= Beginning of Section =
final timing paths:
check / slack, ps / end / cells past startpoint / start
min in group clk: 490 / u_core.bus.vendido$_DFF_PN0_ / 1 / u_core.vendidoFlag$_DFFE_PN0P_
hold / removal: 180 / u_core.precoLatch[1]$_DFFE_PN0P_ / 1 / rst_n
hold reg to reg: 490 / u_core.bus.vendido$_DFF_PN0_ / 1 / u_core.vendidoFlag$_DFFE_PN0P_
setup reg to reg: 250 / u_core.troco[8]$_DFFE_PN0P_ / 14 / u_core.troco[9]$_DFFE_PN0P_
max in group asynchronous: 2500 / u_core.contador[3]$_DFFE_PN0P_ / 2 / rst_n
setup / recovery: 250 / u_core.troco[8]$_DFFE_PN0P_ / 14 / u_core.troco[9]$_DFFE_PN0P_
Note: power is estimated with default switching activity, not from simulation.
[src/rtl/cpu_issue_ctrl.sv]
// Issue sequencer for R-type instruction words: accepts one instruction, drives the
// datapath controls for a single cycle, then returns the captured ALU result.
module cpu_issue_ctrl #(
  parameter int CNT_W = 16
) (
  input  logic             clk,
  input  logic             rst,
  input  logic             instr_valid,
  input  logic [31:0]      instr,
  output logic             instr_ready,
  output logic [4:0]       read_reg1,
  output logic [4:0]       read_reg2,
  output logic [4:0]       write_reg,
  output logic [3:0]       ALU_Sel,
  output logic [4:0]       Shamt,
  output logic             write_enable,
  input  logic [31:0]      ALU_result,
  input  logic             Zero_flag,
  output logic             resp_valid,
  input  logic             resp_ready,
  output logic [31:0]      resp_data,
  output logic             resp_zero,
  output logic             resp_illegal,
  output logic [CNT_W-1:0] retired_cnt,
  output logic [CNT_W-1:0] illegal_cnt
);

  typedef enum logic [1:0] {
    IDLE = 2'd0,
    EXEC = 2'd1,
    RESP = 2'd2
  } state_e;

  state_e            state_q;
  logic [31:0]       instr_q;
  logic              instr_ready_q;
  logic              resp_valid_q;
  logic [31:0]       resp_data_q;
  logic              resp_zero_q;
  logic              resp_illegal_q;
  logic [CNT_W-1:0]  retired_cnt_q;
  logic [CNT_W-1:0]  retired_cnt_d;
  logic [CNT_W-1:0]  illegal_cnt_q;
  logic [CNT_W-1:0]  illegal_cnt_d;

  logic              dec_legal;
  logic [3:0]        dec_sel;
  logic              in_exec;

  // Decode works only on the latched word, so instr never reaches the datapath directly.
  always_comb begin
    dec_legal = 1'b0;
    dec_sel   = 4'd0;
    if (instr_q[31:26] == 6'h00) begin
      dec_legal = 1'b1;
      case (instr_q[5:0])
        6'h20:   dec_sel = 4'd0;
        6'h22:   dec_sel = 4'd1;
        6'h24:   dec_sel = 4'd2;
        6'h25:   dec_sel = 4'd3;
        6'h26:   dec_sel = 4'd4;
        6'h27:   dec_sel = 4'd5;
        6'h00:   dec_sel = 4'd6;
        6'h02:   dec_sel = 4'd7;
        6'h03:   dec_sel = 4'd8;
        6'h2A:   dec_sel = 4'd9;
        default: dec_legal = 1'b0;
      endcase
    end
  end

  assign in_exec = (state_q == EXEC);

  always_comb begin
    read_reg1    = 5'd0;
    read_reg2    = 5'd0;
    write_reg    = 5'd0;
    Shamt        = 5'd0;
    ALU_Sel      = 4'd0;
    write_enable = 1'b0;
    if (in_exec) begin
      read_reg1    = instr_q[25:21];
      read_reg2    = instr_q[20:16];
      write_reg    = instr_q[15:11];
      Shamt        = instr_q[10:6];
      ALU_Sel      = dec_legal ? dec_sel : 4'd0;
      // Writes to r0 are dropped here but the instruction still retires.
      write_enable = dec_legal && (instr_q[15:11] != 5'd0);
    end
  end

  // Saturating counters: hold at all-ones rather than wrapping.
  always_comb begin
    retired_cnt_d = retired_cnt_q;
    illegal_cnt_d = illegal_cnt_q;
    if (in_exec) begin
      if (dec_legal) begin
        if (retired_cnt_q != {CNT_W{1'b1}}) retired_cnt_d = retired_cnt_q + CNT_W'(1);
      end else begin
        if (illegal_cnt_q != {CNT_W{1'b1}}) illegal_cnt_d = illegal_cnt_q + CNT_W'(1);
      end
    end
  end

  always_ff @(posedge clk) begin
    if (rst) begin
      state_q        <= IDLE;
      instr_q        <= 32'd0;
      instr_ready_q  <= 1'b0;
      resp_valid_q   <= 1'b0;
      resp_data_q    <= 32'd0;
      resp_zero_q    <= 1'b0;
      resp_illegal_q <= 1'b0;
      retired_cnt_q  <= '0;
      illegal_cnt_q  <= '0;
    end else begin
      retired_cnt_q <= retired_cnt_d;
      illegal_cnt_q <= illegal_cnt_d;
      case (state_q)
        IDLE: begin
          instr_ready_q <= 1'b1;
          if (instr_valid && instr_ready_q) begin
            instr_q       <= instr;
            instr_ready_q <= 1'b0;
            state_q       <= EXEC;
          end
        end
        EXEC: begin
          resp_valid_q   <= 1'b1;
          resp_data_q    <= dec_legal ? ALU_result : 32'd0;
          resp_zero_q    <= dec_legal && Zero_flag;
          resp_illegal_q <= !dec_legal;
          state_q        <= RESP;
        end
        RESP: begin
          // Ready returns with the IDLE state, so no accept overlaps the response handshake.
          if (resp_ready) begin
            resp_valid_q  <= 1'b0;
            instr_ready_q <= 1'b1;
            state_q       <= IDLE;
          end
        end
        default: begin
          state_q       <= IDLE;
          instr_ready_q <= 1'b0;
          resp_valid_q  <= 1'b0;
        end
      endcase
    end
  end

  assign instr_ready  = instr_ready_q;
  assign resp_valid   = resp_valid_q;
  assign resp_data    = resp_data_q;
  assign resp_zero    = resp_zero_q;
  assign resp_illegal = resp_illegal_q;
  assign retired_cnt  = retired_cnt_q;
  assign illegal_cnt  = illegal_cnt_q;

endmodule

[config.mk]
export PLATFORM = sky130hd
export DESIGN_NAME = cpu_issue_ctrl
export DESIGN_NICKNAME = d
export VERILOG_FILES = /design/src/rtl/cpu_issue_ctrl.sv
export SDC_FILE = /design/constraint.sdc
export NUM_CORES = 1
export LEC_CHECK = 0
export BUFFER_PORTS_ARGS = -buffer_cell sky130_fd_sc_hd__buf_2
export CAP_MARGIN = 40
export CORE_ASPECT_RATIO = 0.6
export CORE_MARGIN = 1
export CORE_UTILIZATION = 38
export DETAILED_ROUTE_END_ITERATION = 6
export REMOVE_ABC_BUFFERS = 1
export SLEW_MARGIN = 20
export SYNTH_ARGS = -nofsm -noshare
export SYNTH_HDL_FRONTEND = slang
export SYNTH_SLANG_ARGS = --single-unit
[constraint.sdc]
create_clock -name clk -period 5.71 [get_ports clk]
set_clock_uncertainty 0.1 [all_clocks]
set_input_delay 0.571 -clock clk [delete_from_list [all_inputs] [get_ports clk]]
set_output_delay 0.571 -clock clk [all_outputs]
set_load 0.005 [all_outputs]
Yosys cells after proc, flatten, opt, wreduce, memory -nomap -nowiden
Index checks and enable logic that the tools add are counted.
W data, S select, Z words.
Storage, ports and cells
  register bits: 102
  bits in latches: 0
  bits in writable memories: 0
  memory bits (read-only): 0
  bits of input ports: 69
  output and inout bits: 93
  logic and storage cells: 64
  memories kept: 0
Operators by class
  add/subtract/negate cells: 2
  $mul: 0
  divide/modulo/power cells: 0
  magnitude comparators: 0
  eq/ne operators: 15
  shift operators: 0
  muxes and demuxes: 20
  bitwise logic cells: 3
  reduce and logical (&&, ||, !) cells: 15
Operator list (number)
  $eq A6 B6 Y1 const B: 7
  $pmux W4 S9: 1
  $add A16 B1 Y16 const B: 2
  $mux W32: 1
  $ne A16 B16 Y1 const B: 2
  $mux W5: 4
  $eq A6 B2 Y1 const B: 2
  $logic_not A6 Y1: 2
  $mux W4: 3
  $reduce_or A10 Y1: 1
  $reduce_and A2 Y1: 4
  $mux W1: 6
  $pmux W1 S3: 2
  $pmux W2 S3: 1
  $reduce_and A3 Y1: 2
  $reduce_bool A5 Y1: 1
  $mux W2: 2
  $ne A2 B2 Y1 const B: 2
  $logic_and A1 B1 Y1: 3
  $not A1 Y1: 3
  $eq A2 B1 Y1 const B: 1
  $eq A2 B2 Y1 const B: 1
  $logic_not A2 Y1: 1
  $logic_not A1 Y1: 1

Longest topological paths before layout
  word-level depth: 6
  depth in mapped cells: 8
  depth with buffers taken out: 6

Least setup slack after synthesis
No wires, ideal clock.
  path kind: register to output
  start: register state_q[0]
  end: output ALU_Sel[3]
  data arrival time: 1641 ps
  required time: 5039 ps
  path slack: 3398 ps
  stages on the path, launching flop included: 6
  buffers on the path: 1
  cell sequence: dfxtp_1 -> or3b_1 -> a2111oi_4 -> nand2_1 -> buf_6 -> nor3_1
Between the ends
  word-level cells in the longest chain between the ends: 2
Ends and longest elaborated chain
  start, declared: RTL line 34  | state_e state_q;
  start signal, assigned: RTL line 107  | state_q <= IDLE;
  start signal, assigned: RTL line 125  | state_q <= EXEC;
  start signal, assigned: RTL line 133  | state_q <= RESP;
  $eq A2 B1 Y1: RTL line 72  | assign in_exec = (state_q == EXEC);
  $mux W4: RTL line 81  | if (in_exec) begin
  end, declared: RTL line 14  | output logic [3:0] ALU_Sel,
No other way between the ends.

Worst setup path after layout
  start: register state_q[0]
  end: output ALU_Sel[1]
The elaborated chain is that of the path after synthesis.

==> flow_summary.json <==
{
  "yosys_warnings": 0,
  "ys_types": 49,
  "fin_nets": 735,
  "ctsHoldBuffers": 0,
  "cts_resized": 0,
  "grt_overflow": 0,
  "netlist_instances": 523,
  "wl_per_cell_um": 14.42,
  "ir_drop_v": 0.0001605,
  "tritoncts": "done",
  "grt_max_degree": 74,
  "start_util_pct": 40.01,
  "yosysSeqAreaShare_pct": 47.05,
  "hold_viol_final": 0,
  "ioPinCount": 162,
  "fp.coreArea_um2": 10850,
  "hold_end": "instr_q[24]",
  "synthTopCellsByCount": "102 x dfxtp_1, 76 x nand2_1, 62 x a21oi_1",
  "synth_edf_count": 0,
  "cts.clk_slew.worst_paths_ns": 0.07,
  "synth_largest_area_cell": "dfxtp_1",
  "drt_iter0_drc": 227,
  "yosys_most_used_dff": "dfxtp_1",
  "cp_top_family": "simple AND/OR/NAND/NOR gates",
  "crit_type": "reg2out",
  "wirelength_um": 11650,
  "synth.most_common_cell": "dfxtp_1",
  "cts_sinks": 102,
  "fin_setup_tns_ns": 0,
  "drive_gt1_share_pct": 28.85,
  "synth-async-reset-ratio_pct": 0,
  "cp-end-kind": "primary output",
  "clock_latency_ns": 0.34,
  "hold_path_depth": 2,
  "fp.dieH_um": 84.79,
  "power.density_nw_per_um2": 273.4,
  "drcViolationCount": 0,
  "rows": 29,
  "path_max_fanout": 11,
  "status": "finished, final reports clean",
  "max-slew-margin-rel_pct": 51.29,
  "syn_area_um2": 4340,
  "place_hpwl_um": 8020,
  "worst-endpoint-required_ns": 5.04,
  "avgSynthCellArea_um2": 8.299,
  "numPortBuffers": 161,
  "r2r_cells": 5,
  "path_cells": "or3b_1 -> a2111oi_4 -> nand2_1 -> nor3_1 -> buf_2",
  "cts_buffers": 9,
  "path_buf_inv": 1,
  "synth_top_area_share_pct": 47.05,
  "r2r_slack_ns": 2.97,
  "track_usage_pct": 19.84,
  "antenna_left": 0,
  "finalSetupViolCount": 0,
  "htreeDepth": 3,
  "min_from": "instr_q[24]",
  "antenna_found_initial": 1,
  "drv_slew": 0,
  "worstPathArrival_ns": 2.37,
  "place.gp.congestion": 0.8105,
  "area_delta_synth_final_pct": 27.33,
  "r2r_start": "state_q[0]",
  "grt_pass1_vias": 3700,
  "stdcell_area_um2": 5527,
  "drt_pass1_iterations": 4,
  "clockBufferDepth": 2,
  "worst_pin_slew_ns": 0.7307,
  "fp.dieW_um": 140.0,
  "via_count": 4208,
  "dieArea_um2": 11870,
  "leakagePower_nw": 2.294,
  "antennaDiodeCount": 0,
  "max_stage_delay_ns": 0.46,
  "slowest_stage": "dfxtp_1",
  "start_kind": "flop",
  "min_path_type": "reg2reg",
  "period_share_pct": 53.31,
  "dpl_cell_area_um2": 5220,
  "vias_per_cell": 5.208,
  "fmax_mhz": 328.5,
  "grt_pass1_wl_um": 18780,
  "cts_root_buf": "clkbuf_16",
  "postCtsSetupRepairBufs": 0,
  "rsz0062_at_grt": "false",
  "reg2reg_to": "retired_cnt[5]",
  "ys_ff_latch": 102,
  "synth_area_leaders": "dfxtp_1 47%, a21oi_1 7.1%, nand2_1 6.6%, a22oi_1 5.7%, nor2_1 4.8%",
  "layout_min_cycle_time_ns": 3.044,
  "max-cap-violations": 0
}
cells by family (layout without fill, tap and decap cells):
group                    after synthesis  after routing  synth area share (%)
AO/OA/AOI/OAI                        133            133                 19.86
XOR/XNOR                               2              2                0.4036
adder cells (fa/ha/maj)                2              2                0.5764
buffers and inverters                 43            189                 4.295
flip-flops                           102            102                 47.05
multiplexers                           3              3                0.7495
AND/OR/NAND/NOR                      238            238                 27.07
routing by layer:
metal	vias to the layer above	part of all wire (%)	wire, um	GRT usage (%)
li1	2132	-	-	-
met1	1932	50	5813	27.84
met3	6	8.1	943	7.245
met4	2	0.41	48	3.896
met5	-	0.11	13	0
met2	136	41	4829	29.05
cells in the final DEF (no fill, tap or decap), types with 3 or more instances in the layout:
master / netlist / routed
buf_4: 1 / 5
a22oi_1: 33 / 33
dfxtp_1: 102 / 102
nor2b_1: 5 / 5
a21oi_1: 62 / 62
nor4_1: 5 / 5
buf_2: 5 / 160
inv_1: 7 / 7
nand3_1: 14 / 14
inv_6: 0 / 3
o31ai_1: 9 / 9
and2_1: 20 / 20
clkbuf_16: 0 / 9
nand2_1: 76 / 76
nand4_1: 10 / 10
or3_1: 16 / 16
o21ai_0: 15 / 15
nor2_1: 55 / 55
or4_1: 12 / 12
nor3_1: 12 / 12
flip-flops by register name (all words and copies together) (netlist names):
| name | count |
|---|---|
| retired_cnt | 16 |
| instr_ready | 1 |
| instr_q | 32 |
| resp_zero | 1 |
| resp_data | 32 |
| resp_valid | 1 |
| state_q | 2 |
| resp_illegal | 1 |
| illegal_cnt | 16 |
tightest hold or removal path: cells and delay by family, from the launching register on:
kind	cells	cell delay (ns)
AOI/OAI and AO/OA	1	0.05
DFF	1	0.31
and+or+nand+nor	1	0.05
power breakdown:
part / internal (mW) / switching, mW / leakage (nW)
clock network: 0.357 / 0.279 / 0.147
registers: 0.732 / 0.0152 / 0.826
logic: 0.0537 / 0.0749 / 1.32
worst max path at each step:
stage | from | end | depth (start not counted)
finish | state_q[0] | ALU_Sel[1] | 5
global route | state_q[0] | ALU_Sel[1] | 5
CTS | state_q[0] | ALU_Sel[3] | 5
detailed placement | state_q[0] | ALU_Sel[3] | 5
global placement | state_q[0] | ALU_Sel[3] | 5
floorplan | instr_q[31] | retired_cnt[12] | 5
final cells by class:
cell class / count / area (um^2)
Multi-Input combinational cell: 378 / 2112
Clock inverter: 5 / 63.81
Fill cell: 1045 / 5323
Timing Repair Buffer: 166 / 865.8
Clock buffer: 11 / 242.7
Tap cell: 139 / 173.9
Sequential cell: 102 / 2042
Inverter: 7 / 26.28
stage by stage:
step | hold WS, ns | util, % | worst slack, ns | power, mW | std cells
2_1_floorplan | 0.3247 | - | 3.249 | 0.8231 | 487
6_report | 0.3497 | 50.94 | 2.666 | 1.511 | 808
5_1_grt | 0.3512 | 50.94 | 2.524 | 1.572 | 808
4_1_cts | 0.3502 | 50.94 | 2.654 | 1.531 | 808
3_3_place_gp | 0.3367 | 47.86 | 3.070 | 0.8874 | 791
3_5_place_dp | 0.3436 | 48.11 | 3.023 | 0.8931 | 792
Note: power is estimated with default switching activity, not from simulation.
= End of Section =
▸ **Exercise**: Where the line holding "assign resp_illegal = resp_illegal_q;" appears in the listing above, start reproducing exactly, and end with the line holding "export CORE_UTILIZATION = 38".

▸ **Task solution**:
  assign resp_illegal = resp_illegal_q;
  assign retired_cnt  = retired_cnt_q;
  assign illegal_cnt  = illegal_cnt_q;

endmodule

[config.mk]
export PLATFORM = sky130hd
export DESIGN_NAME = cpu_issue_ctrl
export DESIGN_NICKNAME = d
export VERILOG_FILES = /design/src/rtl/cpu_issue_ctrl.sv
export SDC_FILE = /design/constraint.sdc
export NUM_CORES = 1
export LEC_CHECK = 0
export BUFFER_PORTS_ARGS = -buffer_cell sky130_fd_sc_hd__buf_2
export CAP_MARGIN = 40
export CORE_ASPECT_RATIO = 0.6
export CORE_MARGIN = 1
export CORE_UTILIZATION = 38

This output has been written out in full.